In further preferred systems (e.g. patches) of the invention, the mean in vivo plasma concentration of (R)-dihydroetorphine is at least 25% of C_max for at least 144 hours, more preferably at least 156 hours and still more preferably at least 168 hours after application of the system (e.g. patch) to the skin of the human subject, e.g. when based on the mean plasma concentration versus time curve. Preferably the mean in vivo plasma concentration of (R)-dihydroetorphine is at least 25% of C_max for 144 to 216 hours, more preferably 156 to 204 hours and still more preferably 168 to 192 hours, e.g. when based on the mean plasma concentration versus time curve.

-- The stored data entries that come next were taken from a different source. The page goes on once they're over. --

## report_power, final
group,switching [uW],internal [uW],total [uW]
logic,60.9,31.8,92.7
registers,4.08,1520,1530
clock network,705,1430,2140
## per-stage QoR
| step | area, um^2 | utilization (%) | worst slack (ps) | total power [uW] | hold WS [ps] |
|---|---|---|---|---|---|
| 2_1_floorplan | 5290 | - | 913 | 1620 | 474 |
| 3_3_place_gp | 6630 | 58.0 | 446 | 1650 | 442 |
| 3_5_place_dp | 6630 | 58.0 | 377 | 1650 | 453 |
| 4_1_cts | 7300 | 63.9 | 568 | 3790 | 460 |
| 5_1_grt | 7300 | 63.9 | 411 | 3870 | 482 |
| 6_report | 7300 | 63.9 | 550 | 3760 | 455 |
--- src/rtl/tur_pkg.sv ---
// rtl/tur_pkg.sv - shared state enum, point-code width and cell point function for the grid scoring game
package tur_pkg;

  typedef enum logic [1:0] {
    IDLE = 2'd0,
    PLAY = 2'd1,
    DONE = 2'd2
  } tur_state_t;

  localparam int PT_W = 2;

  // Centre is worth 3, edge-midpoints 2, corners 1, row/column 0 nothing.
  function automatic logic [PT_W-1:0] tur_points(input logic [1:0] x, input logic [1:0] y);
    logic [PT_W-1:0] p;
    if (x == 2'd0 || y == 2'd0)      p = 2'd0;
    else if (x == 2'd2 && y == 2'd2) p = 2'd3;
    else if (x == 2'd2 || y == 2'd2) p = 2'd2;
    else                             p = 2'd1;
    return p;
  endfunction

endpackage
--- config.mk ---
export PLATFORM = sky130hd
export DESIGN_NAME = boundary_column_dispatcher
export DESIGN_NICKNAME = d
export VERILOG_FILES = /design/src/rtl/boundary_column_dispatcher.sv
export SDC_FILE = /design/constraint.sdc
export NUM_CORES = 1
export LEC_CHECK = 0
export CELL_PAD_IN_SITES_DETAIL_PLACEMENT = 2
export CELL_PAD_IN_SITES_GLOBAL_PLACEMENT = 2
export CORE_ASPECT_RATIO = 1.25
export CORE_MARGIN = 1
export CORE_UTILIZATION = 32
export DETAILED_ROUTE_END_ITERATION = 10
export PLACE_DENSITY_LB_ADDON = 0.1
export RECOVER_POWER = 50
export SYNTH_ARGS = -nofsm -noshare
export SYNTH_HDL_FRONTEND = slang
export SYNTH_SLANG_ARGS = --single-unit
--- constraint.sdc ---
create_clock -name clk -period 4 [get_ports clk]
set_input_delay 0.4 -clock clk [delete_from_list [all_inputs] [get_ports clk]]
set_output_delay 0.4 -clock clk [all_outputs]
set_load 0.02 [all_outputs]
--- src/rtl/boundary_column_dispatcher.sv ---
// boundary_column_dispatcher
//   Reads boundary-matrix columns from a synchronous SRAM and deals them out
//   round-robin to NUM_UNITS reduction lanes, one column per lane at a time,
//   each lane with its own valid/ready handshake.
//
// Ports
//   clk, rst_n        : clock, async active-low reset
//   start             : begin a batch (sampled in IDLE only)
//   base_addr         : first column address of the batch
//   num_columns       : columns in the batch (0 = empty batch)
//   mem_rd_en/addr    : SRAM read strobe/address (combinational)
//   mem_rd_data       : SRAM data, valid one cycle after mem_rd_en
//   column_data/addr  : per-lane column word / matrix address (lane k at slice k)
//   column_valid      : per-lane valid
//   column_ready      : per-lane ready from the reduction engine
//   busy              : high in every state except IDLE
//   done              : one-cycle pulse at batch end
//   columns_sent      : handshakes completed since the last accepted start

// One lane holding register. A load always wins over a same-edge drain, so a
// lane that is freed and refilled on one edge stays valid.
module boundary_column_lane #(
  parameter int DATA_WIDTH = 16,
  parameter int ADDR_WIDTH = 12
) (
  input  logic                  clk,
  input  logic                  rst_n,
  input  logic                  load,
  input  logic [DATA_WIDTH-1:0] load_data,
  input  logic [ADDR_WIDTH-1:0] load_addr,
  input  logic                  ready,
  output logic [DATA_WIDTH-1:0] data,
  output logic [ADDR_WIDTH-1:0] addr,
  output logic                  valid
);
  always_ff @(posedge clk or negedge rst_n) begin
    if (!rst_n) begin
      valid <= 1'b0;
      data  <= '0;
      addr  <= '0;
    end else if (load) begin
      valid <= 1'b1;
      data  <= load_data;
      addr  <= load_addr;
    end else if (ready) begin
      valid <= 1'b0;
    end
  end
endmodule
### config.mk
export PLATFORM = sky130hd
export DESIGN_NAME = holly_bus_router_flat
export DESIGN_NICKNAME = d
export VERILOG_FILES = /design/src/rtl/holly_bus_pkg.sv /design/src/rtl/holly_bus_router_if.sv /design/src/rtl/holly_region_match.sv /design/src/rtl/holly_bus_router.sv /design/src/flat_wrapper.sv
export SDC_FILE = /design/constraint.sdc
export NUM_CORES = 1
export LEC_CHECK = 0
export CORE_AREA = 2 2 229 231
export DETAILED_ROUTE_END_ITERATION = 16
export DIE_AREA = 0 0 231 233
export PLACE_DENSITY = 0.58
export SYNTH_ARGS = -nofsm -noshare
export SYNTH_HDL_FRONTEND = slang
export SYNTH_HIERARCHICAL = 1
export SYNTH_SLANG_ARGS = --single-unit
export TNS_END_PERCENT = 1
### constraint.sdc
create_clock -name clk -period 4.1 [get_ports clk]
set_input_delay 1.025 -clock clk [delete_from_list [all_inputs] [get_ports clk]]
set_output_delay 1.025 -clock clk [all_outputs]
set_load 0.01 [all_outputs]
### src/rtl/holly_bus_pkg.sv
// holly_bus_pkg: shared FSM states, address width and canonical HOLLY region constants
package holly_bus_pkg;
  localparam int HOLLY_ADDR_W = 29;
  typedef enum logic [1:0] {S_IDLE, S_ISSUE, S_WAIT, S_RESP} state_e;
  localparam logic [HOLLY_ADDR_W-1:0] PVR_REG_BASE = 29'h005F7C00;
  localparam logic [HOLLY_ADDR_W-1:0] PVR_REG_MASK = 29'h1FFFFF00;
  localparam logic [HOLLY_ADDR_W-1:0] VRAM64_BASE  = 29'h04000000;
  localparam logic [HOLLY_ADDR_W-1:0] VRAM64_MASK  = 29'h1F800000;
  localparam logic [HOLLY_ADDR_W-1:0] SDRAM_BASE   = 29'h0C000000;
  localparam logic [HOLLY_ADDR_W-1:0] SDRAM_MASK   = 29'h1F000000;
  localparam logic [HOLLY_ADDR_W-1:0] TA_FIFO_BASE = 29'h10000000;
  localparam logic [HOLLY_ADDR_W-1:0] TA_FIFO_MASK = 29'h1F800000;
endpackage

### src/rtl/holly_bus_router_if.sv
// holly_bus_router_if: CPU request/response, per-target and error signals of the router
interface holly_bus_router_if
  import holly_bus_pkg::*;
#(
  parameter int N_TGT  = 4,
  parameter int DATA_W = 64
);
  logic [31:0]             cpu_req_addr;
  logic [DATA_W-1:0]       cpu_req_wdata;
  logic [DATA_W/8-1:0]     cpu_req_wmask;
  logic                    cpu_req_wen;
  logic                    cpu_req_valid;
  logic                    cpu_req_ready;
  logic [DATA_W-1:0]       cpu_resp_rdata;
  logic                    cpu_resp_valid;
  logic [N_TGT-1:0]        tgt_req_valid;
  logic [HOLLY_ADDR_W-1:0] tgt_req_addr;
  logic [DATA_W-1:0]       tgt_req_wdata;
  logic [DATA_W/8-1:0]     tgt_req_wmask;
  logic                    tgt_req_wen;
  logic [N_TGT-1:0]        tgt_resp_valid;
  logic [N_TGT*DATA_W-1:0] tgt_resp_rdata;
  logic                    err_unmapped;
  logic                    err_timeout;
  logic [15:0]             err_count;
  logic [HOLLY_ADDR_W-1:0] err_addr;
  modport slave (
    input  cpu_req_addr, cpu_req_wdata, cpu_req_wmask, cpu_req_wen, cpu_req_valid,
    input  tgt_resp_valid, tgt_resp_rdata,
    output cpu_req_ready, cpu_resp_rdata, cpu_resp_valid,
    output tgt_req_valid, tgt_req_addr, tgt_req_wdata, tgt_req_wmask, tgt_req_wen,
    output err_unmapped, err_timeout, err_count, err_addr
  );
  modport master (
    output cpu_req_addr, cpu_req_wdata, cpu_req_wmask, cpu_req_wen, cpu_req_valid,
    output tgt_resp_valid, tgt_resp_rdata,
    input  cpu_req_ready, cpu_resp_rdata, cpu_resp_valid,
    input  tgt_req_valid, tgt_req_addr, tgt_req_wdata, tgt_req_wmask, tgt_req_wen,
    input  err_unmapped, err_timeout, err_count, err_addr
  );
endinterface

### src/rtl/holly_region_match.sv
// holly_region_match: base/mask region decode, lowest matching index wins
module holly_region_match
  import holly_bus_pkg::*;
#(
  parameter int N_TGT = 4,
  parameter int IDX_W = 2
) (
  input  logic [HOLLY_ADDR_W-1:0]       addr,
  input  logic [N_TGT*HOLLY_ADDR_W-1:0] base,
  input  logic [N_TGT*HOLLY_ADDR_W-1:0] mask,
  output logic                          hit,
  output logic [IDX_W-1:0]              idx
);
  always_comb begin
    hit = 1'b0;
    idx = '0;
    for (int i = 0; i < N_TGT; i++)
      if (!hit && (addr & mask[HOLLY_ADDR_W*i +: HOLLY_ADDR_W]) ==
          (base[HOLLY_ADDR_W*i +: HOLLY_ADDR_W] & mask[HOLLY_ADDR_W*i +: HOLLY_ADDR_W])) begin
        hit = 1'b1;
        idx = IDX_W'(i);
      end
  end
endmodule

### src/rtl/holly_bus_router.sv
// holly_bus_router: single-outstanding SH4 data-bus router with timeout and unmapped error responses
module holly_bus_router
  import holly_bus_pkg::*;
#(
  parameter int N_TGT = 4,
  parameter int DATA_W = 64,
  parameter logic [N_TGT*HOLLY_ADDR_W-1:0] REGION_BASE = '0,
  parameter logic [N_TGT*HOLLY_ADDR_W-1:0] REGION_MASK = '0,
  parameter int TIMEOUT = 255,
  parameter logic [DATA_W-1:0] UNMAPPED_DATA = {DATA_W{1'b1}}
) (
  input logic clk,
  input logic rst,
  holly_bus_router_if.slave bus
);
  localparam int IDX_W = N_TGT > 1 ? $clog2(N_TGT) : 1;
  state_e state_q, state_d;
  logic [HOLLY_ADDR_W-1:0] addr_q, addr_d, err_addr_q, err_addr_d;
  logic [DATA_W-1:0] wdata_q, wdata_d, rdata_q, rdata_d;
  logic [DATA_W/8-1:0] wmask_q, wmask_d;
  logic wen_q, wen_d, eu_q, eu_d, et_q, et_d, hit;
  logic [IDX_W-1:0] sel_q, sel_d, idx;
  logic [15:0] cnt_q, cnt_d, err_count_q, err_count_d;
  logic unused_addr_hi;
  assign unused_addr_hi = ^bus.cpu_req_addr[31:HOLLY_ADDR_W];
  holly_region_match #(.N_TGT(N_TGT), .IDX_W(IDX_W)) u_match (
    .addr(bus.cpu_req_addr[HOLLY_ADDR_W-1:0]),
    .base(REGION_BASE),
    .mask(REGION_MASK),
    .hit (hit),
    .idx (idx)
  );
  always_comb begin
    state_d = state_q;
    addr_d = addr_q;
    wdata_d = wdata_q;
    wmask_d = wmask_q;
    wen_d = wen_q;
    sel_d = sel_q;
    cnt_d = cnt_q;
    rdata_d = rdata_q;
    eu_d = eu_q;
    et_d = et_q;
    err_count_d = err_count_q;
    err_addr_d = err_addr_q;
    case (state_q)
      S_IDLE: if (bus.cpu_req_valid) begin
        addr_d = bus.cpu_req_addr[HOLLY_ADDR_W-1:0];
        wdata_d = bus.cpu_req_wdata;
        wmask_d = bus.cpu_req_wmask;
        wen_d = bus.cpu_req_wen;
        sel_d = idx;
        eu_d = !hit;
        et_d = 1'b0;
        rdata_d = hit ? rdata_q : UNMAPPED_DATA;
        state_d = hit ? S_ISSUE : S_RESP;
      end
      S_ISSUE: begin
        cnt_d = '0;
        state_d = S_WAIT;
      end
      // a target response wins over the timeout limit in the same cycle
      S_WAIT: if (bus.tgt_resp_valid[sel_q]) begin
        rdata_d = bus.tgt_resp_rdata[sel_q*DATA_W +: DATA_W];
        state_d = S_RESP;
      end else if (cnt_q == 16'(TIMEOUT - 1)) begin
        rdata_d = UNMAPPED_DATA;
        et_d = 1'b1;
        state_d = S_RESP;
      end else cnt_d = cnt_q + 16'd1;
      S_RESP: begin
        state_d = S_IDLE;
        err_addr_d = (eu_q || et_q) ? addr_q : err_addr_q;
        err_count_d = err_count_q + 16'((eu_q || et_q) && err_count_q != 16'hFFFF);
      end
      default: state_d = S_IDLE;
    endcase
  end
  always_ff @(posedge clk) begin
    if (rst) begin
      state_q <= S_IDLE;
      addr_q <= '0;
      wdata_q <= '0;
      wmask_q <= '0;
      wen_q <= 1'b0;
      sel_q <= '0;
      cnt_q <= '0;
      rdata_q <= '0;
      eu_q <= 1'b0;
      et_q <= 1'b0;
      err_count_q <= '0;
      err_addr_q <= '0;
    end else begin
      state_q <= state_d;
      addr_q <= addr_d;
      wdata_q <= wdata_d;
      wmask_q <= wmask_d;
      wen_q <= wen_d;
      sel_q <= sel_d;
      cnt_q <= cnt_d;
      rdata_q <= rdata_d;
      eu_q <= eu_d;
      et_q <= et_d;
      err_count_q <= err_count_d;
      err_addr_q <= err_addr_d;
    end
  end
  assign bus.cpu_req_ready = state_q == S_IDLE;
  assign bus.cpu_resp_valid = state_q == S_RESP;
  assign bus.cpu_resp_rdata = rdata_q;
  assign bus.tgt_req_valid = (state_q == S_ISSUE) ? N_TGT'(1) << sel_q : '0;
  assign bus.tgt_req_addr = addr_q;
  assign bus.tgt_req_wdata = wdata_q;
  assign bus.tgt_req_wmask = wmask_q;
  assign bus.tgt_req_wen = wen_q;
  assign bus.err_unmapped = (state_q == S_RESP) && eu_q;
  assign bus.err_timeout = (state_q == S_RESP) && et_q;
  assign bus.err_count = err_count_q;
  assign bus.err_addr = err_addr_q;
endmodule

### src/flat_wrapper.sv
// flat-port wrapper written by rule: the top's interface ports become plain ports
module holly_bus_router_flat import holly_bus_pkg::*;
#(
  parameter int N_TGT = 4,
  parameter int DATA_W = 64,
  parameter logic [N_TGT*HOLLY_ADDR_W-1:0] REGION_BASE = '0,
  parameter logic [N_TGT*HOLLY_ADDR_W-1:0] REGION_MASK = '0,
  parameter int TIMEOUT = 255,
  parameter logic [DATA_W-1:0] UNMAPPED_DATA = {DATA_W{1'b1}}
)
  (clk, rst, bus_cpu_req_addr, bus_cpu_req_wdata, bus_cpu_req_wmask, bus_cpu_req_wen, bus_cpu_req_valid, bus_tgt_resp_valid, bus_tgt_resp_rdata, bus_cpu_req_ready, bus_cpu_resp_rdata, bus_cpu_resp_valid, bus_tgt_req_valid, bus_tgt_req_addr, bus_tgt_req_wdata, bus_tgt_req_wmask, bus_tgt_req_wen, bus_err_unmapped, bus_err_timeout, bus_err_count, bus_err_addr);
  holly_bus_router_if #(.N_TGT(N_TGT), .DATA_W(DATA_W)) bus_i ();
  input logic clk;
  input logic rst;
  input wire logic [$bits(bus_i.cpu_req_addr)-1:0] bus_cpu_req_addr;
  input wire logic [$bits(bus_i.cpu_req_wdata)-1:0] bus_cpu_req_wdata;
  input wire logic [$bits(bus_i.cpu_req_wmask)-1:0] bus_cpu_req_wmask;
  input wire logic [$bits(bus_i.cpu_req_wen)-1:0] bus_cpu_req_wen;
  input wire logic [$bits(bus_i.cpu_req_valid)-1:0] bus_cpu_req_valid;
  input wire logic [$bits(bus_i.tgt_resp_valid)-1:0] bus_tgt_resp_valid;
  input wire logic [$bits(bus_i.tgt_resp_rdata)-1:0] bus_tgt_resp_rdata;
  output wire logic [$bits(bus_i.cpu_req_ready)-1:0] bus_cpu_req_ready;
  output wire logic [$bits(bus_i.cpu_resp_rdata)-1:0] bus_cpu_resp_rdata;
  output wire logic [$bits(bus_i.cpu_resp_valid)-1:0] bus_cpu_resp_valid;
  output wire logic [$bits(bus_i.tgt_req_valid)-1:0] bus_tgt_req_valid;
  output wire logic [$bits(bus_i.tgt_req_addr)-1:0] bus_tgt_req_addr;
  output wire logic [$bits(bus_i.tgt_req_wdata)-1:0] bus_tgt_req_wdata;
  output wire logic [$bits(bus_i.tgt_req_wmask)-1:0] bus_tgt_req_wmask;
  output wire logic [$bits(bus_i.tgt_req_wen)-1:0] bus_tgt_req_wen;
  output wire logic [$bits(bus_i.err_unmapped)-1:0] bus_err_unmapped;
  output wire logic [$bits(bus_i.err_timeout)-1:0] bus_err_timeout;
  output wire logic [$bits(bus_i.err_count)-1:0] bus_err_count;
  output wire logic [$bits(bus_i.err_addr)-1:0] bus_err_addr;
  assign bus_i.cpu_req_addr = bus_cpu_req_addr;
  assign bus_i.cpu_req_wdata = bus_cpu_req_wdata;
  assign bus_i.cpu_req_wmask = bus_cpu_req_wmask;
  assign bus_i.cpu_req_wen = bus_cpu_req_wen;
  assign bus_i.cpu_req_valid = bus_cpu_req_valid;
  assign bus_i.tgt_resp_valid = bus_tgt_resp_valid;
  assign bus_i.tgt_resp_rdata = bus_tgt_resp_rdata;
  assign bus_cpu_req_ready = bus_i.cpu_req_ready;
  assign bus_cpu_resp_rdata = bus_i.cpu_resp_rdata;
  assign bus_cpu_resp_valid = bus_i.cpu_resp_valid;
  assign bus_tgt_req_valid = bus_i.tgt_req_valid;
  assign bus_tgt_req_addr = bus_i.tgt_req_addr;
  assign bus_tgt_req_wdata = bus_i.tgt_req_wdata;
  assign bus_tgt_req_wmask = bus_i.tgt_req_wmask;
  assign bus_tgt_req_wen = bus_i.tgt_req_wen;
  assign bus_err_unmapped = bus_i.err_unmapped;
  assign bus_err_timeout = bus_i.err_timeout;
  assign bus_err_count = bus_i.err_count;
  assign bus_err_addr = bus_i.err_addr;
  holly_bus_router #(.N_TGT(N_TGT), .DATA_W(DATA_W), .REGION_BASE(REGION_BASE), .REGION_MASK(REGION_MASK), .TIMEOUT(TIMEOUT), .UNMAPPED_DATA(UNMAPPED_DATA)) u_core (.clk(clk), .rst(rst), .bus(bus_i));
endmodule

In a further preferred system (e.g. patch) of the invention, the mean in vivo plasma concentration of (R)-dihydroetorphine is at least 50 pg/ml for at least 72 hours, preferably at least 84 hours and more preferably at least 96 hours after C_max is achieved (e.g. when based on the mean plasma concentration versus time curve) and preferably when a single patch having a size of 25 cm² and comprising 6.25 mg of (R)-dihydroetorphine is applied to the skin of the human subject. Preferably the mean in vivo plasma concentration of (R)-dihydroetorphine is at least 50 pg/ml for 72 to 168 hours, more preferably 84 to 156 hours and still more preferably 96 to 144 hours (e.g. when based on the mean plasma concentration versus time curve) e.g. when a single patch having a size of 25 cm² and comprising 6.25 mg of (R)-dihydroetorphine is applied to the skin of the human subject.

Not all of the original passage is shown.